I have coded up a function to blur my sight and reduce the resolution of the adjacency matrix I’m working on.

```
function lower_resolution(
Matr::M,
Rows::I, Columns::I,
Rtresolution::N, Ctresolution::N
) where {M<:AbstractMatrix, I<:AbstractArray, N<:Int}
Is, Js = size(Matr)
I_chunks = collect(Iterators.partition(Rows, cld(Is,Rtresolution)))
J_chunks = collect(Iterators.partition(Columns, cld(Js,Ctresolution)))
Rresolution, Cresolution = length(I_chunks), length(J_chunks)
Low_dim = Array{Int64}(undef,Rresolution,Cresolution)
for iₗ in 1:Rresolution, jₗ in 1:Cresolution
@inbounds Low_dim[iₗ, jₗ] = sum(Matr[Rows[I_chunks[iₗ]],Rows[J_chunks[jₗ]]])
end
return Low_dim
end
```

```
lower_resolution (generic function with 1 method)
```

We can use `lower_resolution()`

to produce a low resolution version of some input matrix:

```
plot(
heatmap(Matrix(Msp), title = "Full resolution"),
heatmap(Matrix(lower_resolution(Msp,1:31,1:18,2,2)), title = "2×2"),
heatmap(Matrix(lower_resolution(Msp,1:31,1:18,3,3)), title = "3×3"),
heatmap(Matrix(lower_resolution(Msp,1:31,1:18,6,4)), title = "6×4")
)
```

Solving the lower resolution problems first is going to be much easier, and should bring us much closer to a decent solution. In the next days the project is to clean up the mesh refinement optimization.

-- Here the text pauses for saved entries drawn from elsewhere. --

**src/rtl/mux_pkg.sv**
```systemverilog
// Shared constants and helpers for the N:1 pipelined selector family.
package mux_pkg;

    localparam int unsigned MUX_MAX_N = 64;
    localparam int unsigned MUX_MAX_W = 64;

    function automatic int unsigned clog2(input int unsigned v);
        int unsigned r;
        r = 0;
        for (int unsigned i = 0; i < 32; i++) begin
            if ((64'd1 << i) < 64'(v)) r = i + 1;
        end
        return r;
    endfunction

    // A select port is never narrower than one bit, even for degenerate N.
    function automatic int unsigned sel_width(input int unsigned n);
        return (n < 2) ? 1 : clog2(n);
    endfunction

    function automatic bit params_ok(input int unsigned n, input int unsigned w);
        return (n >= 2) && (n <= MUX_MAX_N) && (w >= 1) && (w <= MUX_MAX_W);
    endfunction

endpackage

```
**src/rtl/mux_sel_comb.sv**
```systemverilog
// Combinational N:1 W-bit selector with out-of-range select detection.
module mux_sel_comb
    import mux_pkg::*;
#(
    parameter int unsigned N = 8,
    parameter int unsigned W = 1,
    localparam int unsigned SELW = sel_width(N)
) (
    input  logic [N*W-1:0]  in_data,
    input  logic [SELW-1:0] sel,
    output logic [W-1:0]    sel_data,
    output logic            sel_err
);

    // Unmatched (out-of-range) selects fall through to zero data.
    always_comb begin
        sel_data = '0;
        sel_err  = (32'(sel) >= N);
        for (int unsigned k = 0; k < N; k++) begin
            if (sel == SELW'(k)) sel_data = in_data[k*W +: W];
        end
    end

endmodule

```
**src/rtl/mux_nto1_pipe.sv**
```systemverilog
// Registered N:1 selector with valid/ready handshake on both sides.
// Define MUX_SKID_EN for a 2-entry skid buffer with a registered in_ready.
module mux_nto1_pipe
    import mux_pkg::*;
#(
    parameter int unsigned N = 8,
    parameter int unsigned W = 1,
    localparam int unsigned SELW = sel_width(N)
) (
    input  logic            clk,
    input  logic            rst,
    input  logic [N*W-1:0]  in_data,
    input  logic [SELW-1:0] in_sel,
    input  logic            in_valid,
    output logic            in_ready,
    output logic [W-1:0]    out_data,
    output logic [SELW-1:0] out_sel,
    output logic            out_err,
    output logic            out_valid,
    input  logic            out_ready
);

    if (!params_ok(N, W)) begin : g_param_check
        $error("mux_nto1_pipe: N must be 2..%0d and W 1..%0d", MUX_MAX_N, MUX_MAX_W);
    end

    logic [W-1:0]    sel_data;
    logic            sel_err;
    logic            in_fire;
    logic            out_fire;

    logic            valid_q, valid_d;
    logic [W-1:0]    data_q, data_d;
    logic [SELW-1:0] sel_q, sel_d;
    logic            err_q, err_d;

    mux_sel_comb #(
        .N(N),
        .W(W)
    ) u_sel (
        .in_data (in_data),
        .sel     (in_sel),
        .sel_data(sel_data),
        .sel_err (sel_err)
    );

    assign in_fire  = in_valid && in_ready;
    assign out_fire = valid_q && out_ready;

`ifdef MUX_SKID_EN
    logic            skid_valid_q, skid_valid_d;
    logic [W-1:0]    skid_data_q, skid_data_d;
    logic [SELW-1:0] skid_sel_q, skid_sel_d;
    logic            skid_err_q, skid_err_d;

    assign in_ready = !skid_valid_q;

    // A beat lands in skid only when main is full and not draining;
    // skid always refills main first, so ordering is preserved.
    always_comb begin
        valid_d      = valid_q;
        data_d       = data_q;
        sel_d        = sel_q;
        err_d        = err_q;
        skid_valid_d = skid_valid_q;
        skid_data_d  = skid_data_q;
        skid_sel_d   = skid_sel_q;
        skid_err_d   = skid_err_q;
        if (skid_valid_q) begin
            if (out_fire) begin
                data_d       = skid_data_q;
                sel_d        = skid_sel_q;
                err_d        = skid_err_q;
                skid_valid_d = 1'b0;
            end
        end else if (in_fire) begin
            if (!valid_q || out_fire) begin
                valid_d = 1'b1;
                data_d  = sel_data;
                sel_d   = in_sel;
                err_d   = sel_err;
            end else begin
                skid_valid_d = 1'b1;
                skid_data_d  = sel_data;
                skid_sel_d   = in_sel;
                skid_err_d   = sel_err;
            end
        end else if (out_fire) begin
            valid_d = 1'b0;
        end
    end

    always_ff @(posedge clk or posedge rst) begin
        if (rst) begin
            skid_valid_q <= 1'b0;
            skid_data_q  <= '0;
            skid_sel_q   <= '0;
            skid_err_q   <= 1'b0;
        end else begin
            skid_valid_q <= skid_valid_d;
            skid_data_q  <= skid_data_d;
            skid_sel_q   <= skid_sel_d;
            skid_err_q   <= skid_err_d;
        end
    end
`else
    assign in_ready = !valid_q || out_ready;

    always_comb begin
        valid_d = valid_q;
        data_d  = data_q;
        sel_d   = sel_q;
        err_d   = err_q;
        if (in_fire) begin
            valid_d = 1'b1;
            data_d  = sel_data;
            sel_d   = in_sel;
            err_d   = sel_err;
        end else if (out_fire) begin
            valid_d = 1'b0;
        end
    end
`endif

    always_ff @(posedge clk or posedge rst) begin
        if (rst) begin
            valid_q <= 1'b0;
            data_q  <= '0;
            sel_q   <= '0;
            err_q   <= 1'b0;
        end else begin
            valid_q <= valid_d;
            data_q  <= data_d;
            sel_q   <= sel_d;
            err_q   <= err_d;
        end
    end

    assign out_valid = valid_q;
    assign out_data  = data_q;
    assign out_sel   = sel_q;
    assign out_err   = err_q;

endmodule

```
**config.mk**
```make
export PLATFORM = sky130hd
export DESIGN_NAME = mux_nto1_pipe
export DESIGN_NICKNAME = d
export VERILOG_FILES = /design/src/rtl/mux_pkg.sv /design/src/rtl/mux_sel_comb.sv /design/src/rtl/mux_nto1_pipe.sv
export SDC_FILE = /design/constraint.sdc
export NUM_CORES = 1
export LEC_CHECK = 0
export ABC_CLOCK_PERIOD_IN_PS = 1600
export BUFFER_PORTS_ARGS = -buffer_cell sky130_fd_sc_hd__buf_2
export CORE_AREA = 3 3 40 42
export CTS_BUF_LIST = sky130_fd_sc_hd__clkbuf_16
export DETAILED_ROUTE_END_ITERATION = 7
export DIE_AREA = 0 0 43 45
export PLACE_DENSITY = 0.6
export REMOVE_ABC_BUFFERS = 1
export SETUP_SLACK_MARGIN = 0.1
export SLEW_MARGIN = 10
export SYNTH_ARGS = -nofsm -noshare
export SYNTH_HDL_FRONTEND = slang
export SYNTH_SLANG_ARGS = --single-unit
```
**constraint.sdc**
```tcl
create_clock -name clk -period 1.6 [get_ports clk]
set_clock_uncertainty 0.2 [all_clocks]
set_input_delay 0.32 -clock clk [delete_from_list [all_inputs] [get_ports clk]]
set_output_delay 0.32 -clock clk [all_outputs]
set_load 0.02 [all_outputs]
```
==> flow_metrics.py <==
metrics = {
    "power_and_ir_drop": {
        "clkPwrFrac": 0.599,
        "net-switching-power_mw": 0.144,
        "power.total_mw": 0.665,
        "p_per_area_nw_per_um2": 1420,
        "swShare": 0.217,
        "power_frac_comb": 0.167,
        "cellLeakagePower_nw": 0.253,
        "pwr-share-seq": 0.234,
        "internal_power_mw": 0.520,
        "ir_worst_vdd_v": 0.000317,
    },
    "placed_design": {
        "place_congestion": 0.609,
        "port_buffers": 20,
        "dpl_cell_area_um2": 378,
        "dp_hpwl_um": 555,
    },
    "setup_path": {
        "critPathRequiredTime_ns": 1.08,
        "endpoint_kind": "primary output",
        "cp.arrival_ns": 0.87,
        "cp_cell_sequence": "nand2b_1 > buf_2",
        "rr_worst_depth": 3,
        "worstSetupStartpoint": "out_valid",
        "critPathLaunchType": "flop",
        "cp_slowest_cell": "dfrtp_1",
        "r2r-start": "out_valid",
        "worstPathMaxFanout": 3,
        "slowest_delay_ns": 0.37,
        "critical_path_class": "reg -> out",
        "rrSetupSlack_ns": 0.33,
    },
    "yosys": {
        "synth-edff-count": 0,
        "synth-seq-cells": 5,
        "ys_seq_area_frac": 0.450,
        "netlist_top_cells_count": "dfrtp_1 (5), mux2i_1 (5), mux2_2 (3)",
        "synth_area_um2": 278,
        "yosysWarningCount": 0,
        "avgSynthCellArea_um2": 12.6,
        "synth_cell_type_count": 10,
        "synth_top_area_cell": "dfrtp_1",
        "synth_async_sr_flop_share": 1.00,
        "ys_top_cells_by_area": "dfrtp_1 (45%), mux2i_1 (18%), mux2_2 (12%)",
        "synthCells": 22,
        "synth-main-ff-cell": "dfrtp_1",
        "synth_top_cell_area_share": 0.450,
    },
    "global_route": {
        "grt_overflow": 0,
        "grt_usage": 0.0948,
        "antenna_found_initial": 0,
        "grt_pass1_vias": 293,
        "grt_max_degree": 6,
        "grt_pass1_wl_um": 1240,
    },
    "worst_hold_path": {
        "min-delay-start": "in_valid",
        "whs_path_depth": 2,
        "hp-class": "in -> reg",
    },
    "floorplanning": {
        "core_area_um2": 1280,
        "dieArea_um2": 1940,
        "die_h_um": 45,
        "ioPinCount": 22,
        "fp-row-count": 13,
        "initial_utilization": 0.216,
        "fp.dieW_um": 43,
    },
    "timing": {
        "report.final.setup_viol": 0,
        "post-route-period-util": 0.867,
        "min_period_ns": 1.39,
        "hold_violations": 0,
        "fmax_mhz": 721,
        "drv_slew": 0,
        "tns_ns": 0,
        "rsz0062_at_grt": "false",
    },
    "clock_network": {
        "cts_tree": "yes",
        "clk-insertion-delay-late_ns": 0.23,
        "clk_pin_slew_worst_paths_ns": 0.03,
        "cts-root-buf": "clkbuf_16",
        "postCtsHoldBufs": 1,
        "postCtsSetupRepairBufs": 0,
        "cts.sinks": 5,
        "cts_buffers": 3,
        "htreeDepth": 1,
        "cts_buffer_depth": 2,
        "cts_resized": 0,
    },
    "detailed_routing": {
        "drtIter0Drc": 3,
        "antenna_left": 0,
        "drc": 0,
        "drtPass1Iterations": 3,
        "wl_per_cell_um": 11.6,
        "viasPerCell": 4.25,
        "via_count": 255,
        "wirelength_um": 694,
    },
    "final_layout": {
        "final.fill_count": 127,
        "n_antenna_cell": 0,
        "post-route-util": 0.363,
        "drive_above_1_share": 0.600,
        "postLayoutCellArea_um2": 467,
        "final_nets": 61,
        "area_growth_syn_to_layout_pct": 68.0,
    },
    "outcome": {
        "status": "completed",
    },
    "run": {
        "drv_cap": 0,
    },
}
-- final cells by class --
type,instances,area [um2],share of cell area
tap,15,18.8,0.0402
inverter,2,7.51,0.0161
timing repair buffer,21,110,0.236
clock inverter,1,3.75,0.00804
sequential,5,125,0.268
clock buffer,3,75.1,0.161
multi-input combinational,13,126,0.271
-- flip-flops by register name (all words and copies together), names as in the netlist --
name and count:
out_sel 3, out_valid 1, out_data 1
-- worst max-delay path: cells and delay by family (launching register included) --
kind                   cells  cell delay, ns
buffers and inverters      1            0.17
DFF                        1            0.37
and+or+nand+nor            1            0.10
-- metrics by stage --
step	instances	worst slack, ns	hold slack [ns]
after floorplan	20	0.0966	-0.101
after global placement	55	0.166	0.0234
after detailed placement	55	0.140	0.0267
after CTS	60	0.207	0.114
after global routing	60	0.178	0.125
final	60	0.212	0.108
-- placed cells by master, fill, tap and decap left out --
master | synthesis | routed
buf_2 | 0 | 20
mux2i_1 | 5 | 5
dfrtp_1 | 5 | 5
mux2_2 | 3 | 3
inv_1 | 2 | 3
clkbuf_16 | 0 | 3
nand2b_1 | 2 | 2
nand2_1 | 1 | 1
mux4_2 | 1 | 1
conb_1 | 1 | 1
dlygate4sd3_1 | 0 | 1
-- cells by family (layout without fill, tap and decap cells) --
group,count (synthesis),count (layout),synth area share
buffers and inverters,4,27,0.0946
DFF,5,5,0.450
muxes,9,9,0.383
other,1,1,0.0135
and+or+nand+nor,3,3,0.0585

Things that require some focus are:
1. keeping track of the indexes across the resolution levels: when we swap at
one level, we need to swap also at the finer levels accordingly.
2. the `normalize_score()`

function was meant for binary (0,1) matrices. Now,
we need to extend it to work on lower resolution matrices which entries are the
sum of the higher resolution ones. Thus, they are no more binary.